## What to do
Up to the line containing "grt_overflow_total: 0", nothing is kept; from that line through the end of the data below, output every line exactly.

-- Exercise materials follows --

## config.mk

```make
export PLATFORM = sky130hd
export DESIGN_NAME = video_control_sequencer_flat
export DESIGN_NICKNAME = d
export VERILOG_FILES = /design/src/rtl/video_control_sequencer_if.sv /design/src/rtl/video_control_sequencer.sv /design/src/flat_wrapper.sv
export SDC_FILE = /design/constraint.sdc
export NUM_CORES = 1
export LEC_CHECK = 0
export BUFFER_PORTS_ARGS = -buffer_cell sky130_fd_sc_hd__clkbuf_2
export CAP_MARGIN = 20
export CELL_PAD_IN_SITES_DETAIL_PLACEMENT = 1
export CELL_PAD_IN_SITES_GLOBAL_PLACEMENT = 1
export CORE_MARGIN = 2
export CORE_UTILIZATION = 25
export CTS_CLUSTER_SIZE = 16
export DETAILED_ROUTE_END_ITERATION = 12
export HOLD_SLACK_MARGIN = 0.15
export PLACE_DENSITY = 0.46
export SLEW_MARGIN = 20
export SYNTH_ARGS = -nofsm -noshare
export SYNTH_HDL_FRONTEND = slang
export SYNTH_SLANG_ARGS = --single-unit
```

## constraint.sdc

```tcl
create_clock -name m_axis_vid_aclk -period 14.9 [get_ports m_axis_vid_aclk]
set_input_delay 0.745 -clock m_axis_vid_aclk [delete_from_list [all_inputs] [get_ports m_axis_vid_aclk]]
set_output_delay 0.745 -clock m_axis_vid_aclk [all_outputs]
set_load 0.03 [all_outputs]
```

## src/rtl/video_control_sequencer_if.sv

```systemverilog
// video_control_sequencer_if: command push bus and formatter control outputs
interface video_control_sequencer_if;
    logic        cmd_valid;
    logic        cmd_ready;
    logic [7:0]  cmd_op;
    logic [31:0] cmd_data;
    logic [7:0]  control_op;
    logic [31:0] control_data;

    modport master (
        output cmd_valid, cmd_op, cmd_data,
        input  cmd_ready, control_op, control_data
    );

    modport slave (
        input  cmd_valid, cmd_op, cmd_data,
        output cmd_ready, control_op, control_data
    );
endinterface

```

## src/rtl/video_control_sequencer.sv

```systemverilog
// video_control_sequencer: queues formatter commands and plays each out as setup/hold/gap (VIDEO_CTRL_VBLANK_DEFER_EN defers frame-geometry ops to vblank)
module video_control_sequencer #(
    parameter int FIFO_DEPTH  = 16,
    parameter int HOLD_CYCLES = 4,
    parameter int GAP_CYCLES  = 2
) (
    input  logic                        m_axis_vid_aclk,
    input  logic                        areset,
    input  logic                        flush,
    input  logic                        control_vblank,
    video_control_sequencer_if.slave    bus,
    output logic                        busy,
    output logic [$clog2(FIFO_DEPTH):0] fifo_level
);
    localparam int AW = $clog2(FIFO_DEPTH);
    localparam int LW = AW + 1;
    localparam logic [AW:0] DEPTH     = LW'(FIFO_DEPTH);
    localparam logic [3:0]  HOLD_LAST = 4'(HOLD_CYCLES - 1);
    localparam logic [3:0]  GAP_LAST  = 4'(GAP_CYCLES - 1);

    localparam logic [2:0] IDLE     = 3'd0;
    localparam logic [2:0] SETUP    = 3'd1;
    localparam logic [2:0] HOLD     = 3'd2;
    localparam logic [2:0] GAP      = 3'd3;

    logic [39:0]   mem [FIFO_DEPTH];
    logic [AW-1:0] wptr, rptr;
    logic          rdy, full, empty, push, pop, defer;
    logic [2:0]    state;
    logic [3:0]    cnt;
    logic [7:0]    op_r, head_op;
    logic [31:0]   data_r;

    assign full          = fifo_level == DEPTH;
    assign empty         = fifo_level == '0;
    assign bus.cmd_ready = rdy && !full;
    assign push          = bus.cmd_valid && bus.cmd_ready && !flush;
    assign pop           = state == IDLE && !empty && !flush;
    assign head_op       = mem[rptr][39:32];
    assign busy          = state != IDLE || !empty;

`ifdef VIDEO_CTRL_VBLANK_DEFER_EN
    localparam logic [2:0] WAIT_VBL = 3'd4;
    logic [2:0] vs;
    logic       vbl_event;

    // two synchronizer flops plus one history flop for rising-edge detection
    always_ff @(posedge m_axis_vid_aclk or posedge areset)
        if (areset) vs <= '0;
        else        vs <= {vs[1:0], control_vblank};

    assign vbl_event = vs[1] && !vs[2];
    assign defer     = head_op inside {8'd1, 8'd2, 8'd4, 8'd13};
`else
    logic unused_vblank;
    assign unused_vblank = control_vblank;
    assign defer         = 1'b0;
`endif

    // FIFO storage needs no reset; occupancy is tracked by the pointers
    always_ff @(posedge m_axis_vid_aclk)
        if (push) mem[wptr] <= {bus.cmd_op, bus.cmd_data};

    // pointers and level; rdy holds cmd_ready low until the first edge after reset
    always_ff @(posedge m_axis_vid_aclk or posedge areset)
        if (areset) begin
            wptr       <= '0;
            rptr       <= '0;
            fifo_level <= '0;
            rdy        <= 1'b0;
        end else begin
            rdy <= 1'b1;
            if (flush) begin
                wptr       <= '0;
                rptr       <= '0;
                fifo_level <= '0;
            end else begin
                wptr       <= wptr + AW'(push);
                rptr       <= rptr + AW'(pop);
                fifo_level <= fifo_level + LW'(push) - LW'(pop);
            end
        end

    // sequencing FSM; control_op is registered so it lags the HOLD state by one cycle
    always_ff @(posedge m_axis_vid_aclk or posedge areset)
        if (areset) begin
            state          <= IDLE;
            cnt            <= '0;
            op_r           <= '0;
            data_r         <= '0;
            bus.control_op   <= '0;
            bus.control_data <= '0;
        end else begin
            bus.control_op <= (state == HOLD && !flush) ? op_r : 8'h00;
            if (flush) begin
                state <= IDLE;
                cnt   <= '0;
            end else begin
                case (state)
                    IDLE:
                        if (pop && head_op != 8'h00) begin
                            op_r   <= head_op;
                            data_r <= mem[rptr][31:0];
`ifdef VIDEO_CTRL_VBLANK_DEFER_EN
                            state  <= defer ? WAIT_VBL : SETUP;
`else
                            state  <= SETUP;
`endif
                        end
`ifdef VIDEO_CTRL_VBLANK_DEFER_EN
                    WAIT_VBL:
                        if (vbl_event) state <= SETUP;
`endif
                    SETUP: begin
                        bus.control_data <= data_r;
                        state            <= HOLD;
                        cnt              <= '0;
                    end
                    HOLD: begin
                        cnt   <= cnt == HOLD_LAST ? 4'd0 : cnt + 4'd1;
                        state <= cnt == HOLD_LAST ? GAP : HOLD;
                    end
                    GAP: begin
                        cnt   <= cnt == GAP_LAST ? 4'd0 : cnt + 4'd1;
                        state <= cnt == GAP_LAST ? IDLE : GAP;
                    end
                    default: state <= IDLE;
                endcase
            end
        end

    logic unused_defer;
    assign unused_defer = defer;
endmodule

```

## src/flat_wrapper.sv

```systemverilog
// flat-port wrapper written by rule: the top's interface ports become plain ports
module video_control_sequencer_flat 
#(
    parameter int FIFO_DEPTH  = 16,
    parameter int HOLD_CYCLES = 4,
    parameter int GAP_CYCLES  = 2
)
  (m_axis_vid_aclk, areset, flush, control_vblank, busy, fifo_level, bus_cmd_valid, bus_cmd_op, bus_cmd_data, bus_cmd_ready, bus_control_op, bus_control_data);
  video_control_sequencer_if bus_i ();
  input  logic m_axis_vid_aclk;
  input  logic areset;
  input  logic flush;
  input  logic control_vblank;
  output logic busy;
  output logic [$clog2(FIFO_DEPTH):0] fifo_level;
  input wire logic [$bits(bus_i.cmd_valid)-1:0] bus_cmd_valid;
  input wire logic [$bits(bus_i.cmd_op)-1:0] bus_cmd_op;
  input wire logic [$bits(bus_i.cmd_data)-1:0] bus_cmd_data;
  output wire logic [$bits(bus_i.cmd_ready)-1:0] bus_cmd_ready;
  output wire logic [$bits(bus_i.control_op)-1:0] bus_control_op;
  output wire logic [$bits(bus_i.control_data)-1:0] bus_control_data;
  assign bus_i.cmd_valid = bus_cmd_valid;
  assign bus_i.cmd_op = bus_cmd_op;
  assign bus_i.cmd_data = bus_cmd_data;
  assign bus_cmd_ready = bus_i.cmd_ready;
  assign bus_control_op = bus_i.control_op;
  assign bus_control_data = bus_i.control_data;
  video_control_sequencer #(.FIFO_DEPTH(FIFO_DEPTH), .HOLD_CYCLES(HOLD_CYCLES), .GAP_CYCLES(GAP_CYCLES)) u_core (.m_axis_vid_aclk(m_axis_vid_aclk), .areset(areset), .flush(flush), .control_vblank(control_vblank), .bus(bus_i), .busy(busy), .fifo_level(fifo_level));
endmodule
```

==> out/metrics.yaml <==
yosys:
  synth_top_cell_area_share: 0.6772
  synth_compound_area_frac: 0.01495
  synthAdderAreaFrac: 0.005996
  yosys.area_share.xor_xnor: 0.002469
  synth.area.mux_share: 0.1822
  yosys.area_share.simple: 0.01565
  synth_edf_count: 640
  synth_area_leaders: "edfxtp_1 68%, mux4_2 13%, dfrtp_1 8.8%, mux2_4 2.1%, mux2_2 1.5%"
  yosysTopAreaCell: "edfxtp_1"
  avgSynthCellArea_um2: 22.49
  ys_seq_area_frac: 0.7654
  yosysWarnings: 0
  synth_top_family_by_area: "multiplexers"
  ys.flop_type: "edfxtp_1"
  synth_nets: 1320
  synth-seq-cells: 740
  synth.cells.most_frequent: "640 x edfxtp_1, 165 x mux4_2, 100 x dfrtp_1, 40 x mux2_4, 38 x mux2_2"
  yosysMostFrequentCell: "edfxtp_1"
  async_flop_share: 0.1351
  syn_area_um2: 28380
  synth_cells: 1262
  synth.distinct_cells: 44
cts:
  cts_max_level: 3
  cts_resized: 0
  clockBufferDepth: 3
  post_cts_buffers: 0
  clk-insertion-delay-late_ns: 0.65
  cts.clk_slew.worst_paths_ns: 0.06
  tritoncts: "built"
  cts_buffers: 82
  cts-hold-fix-buffers: 0
  cts_num_sinks: 740
  cts_root_buf: "clkbuf_16"
floorplan:
  die_h_um: 340.9
  ios: 92
  core_um2: 112500
  die_w_um: 340.9
  start_util: 0.2522
  num_rows: 123
  dieArea_um2: 116200
sta:
  slew_viol_final: 0
  finClkSkew_ns: 0.04249
  period_share: 0.3005
  layout_min_cycle_time_ns: 4.478
  tns_ns: 0
  fmax_ghz: 0.2233
  setup_viol: 0
  worst_pin_slew_ns: 1.075
  rsz0062_at_grt: "false"
  relSlewSlack: 0.2830
  hold_violations: 0
  worst_slack_ns: 10.42
route:
  via_per_inst: 4.398
  ant_nets: 0
  wire_per_inst_um: 24.18
  wirelength_um: 71870
  post-route-drc-count: 0
  drt_iter0_markers: 930
  drt-pass1-iter-count: 5
  num_vias: 13071
cells_and_area:
  nets: 1459
  seqCellArea_um2: 21730
  fin_util: 0.2963
  syn_to_final_growth_pct: 17.46
  multi_input_area_um2: 6409
  num-fill-cells: 11280
  drive_gt1_frac: 0.3408
pwr:
  peakVddDrop_mv: 0.09320
  p_switching_w: 0.001440
  p_leak_nw: 10.71
  clock_power_share: 0.358
  pwr-share-seq: 0.459
  switching_share: 0.2649
  p_total_w: 0.005436
  powerDensity_nw_per_um2: 163.1
  p_comb_frac: 0.183
  internal_power_w: 0.003996
worst_hold_path:
  hold_class: "primary input to asynchronous set/reset pin"
global_routing:
  grt_overflow_total: 0
  grt_usage: 0.1247
  grt_pass1_wl_um: 104400
  grt_max_degree: 64
  antenna_found_initial: 9
  grt_pass1_vias: 14471
placement:
  port-buffer-count: 90
  place_congestion: 0.6969
  dp_slack_ns: 10.05
  dp_hpwl_um: 37760
status:
  status: "finished, final reports clean"
setup_path:
  required_ns: 15.41
  cpPeakStageDelay_ns: 0.91
  worstSetupPathType: "register to register"
  crit_chain: "buf_6 -> mux4_2 -> a22oi_1 -> nand2_1 -> nor4_2 -> a21boi_4 -> buf_4 -> mux2_4"
  slowest_stage: "dfrtp_4"
  startpoint_type: "register"
  path_max_fanout: 50
  end_kind: "register"
  worstPathArrival_ns: 4.99
job:
  cap_violations: 0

-- Exercise materials concluded --

## Reply
  grt_overflow_total: 0
  grt_usage: 0.1247
  grt_pass1_wl_um: 104400
  grt_max_degree: 64
  antenna_found_initial: 9
  grt_pass1_vias: 14471
placement:
  port-buffer-count: 90
  place_congestion: 0.6969
  dp_slack_ns: 10.05
  dp_hpwl_um: 37760
status:
  status: "finished, final reports clean"
setup_path:
  required_ns: 15.41
  cpPeakStageDelay_ns: 0.91
  worstSetupPathType: "register to register"
  crit_chain: "buf_6 -> mux4_2 -> a22oi_1 -> nand2_1 -> nor4_2 -> a21boi_4 -> buf_4 -> mux2_4"
  slowest_stage: "dfrtp_4"
  startpoint_type: "register"
  path_max_fanout: 50
  end_kind: "register"
  worstPathArrival_ns: 4.99
job:
  cap_violations: 0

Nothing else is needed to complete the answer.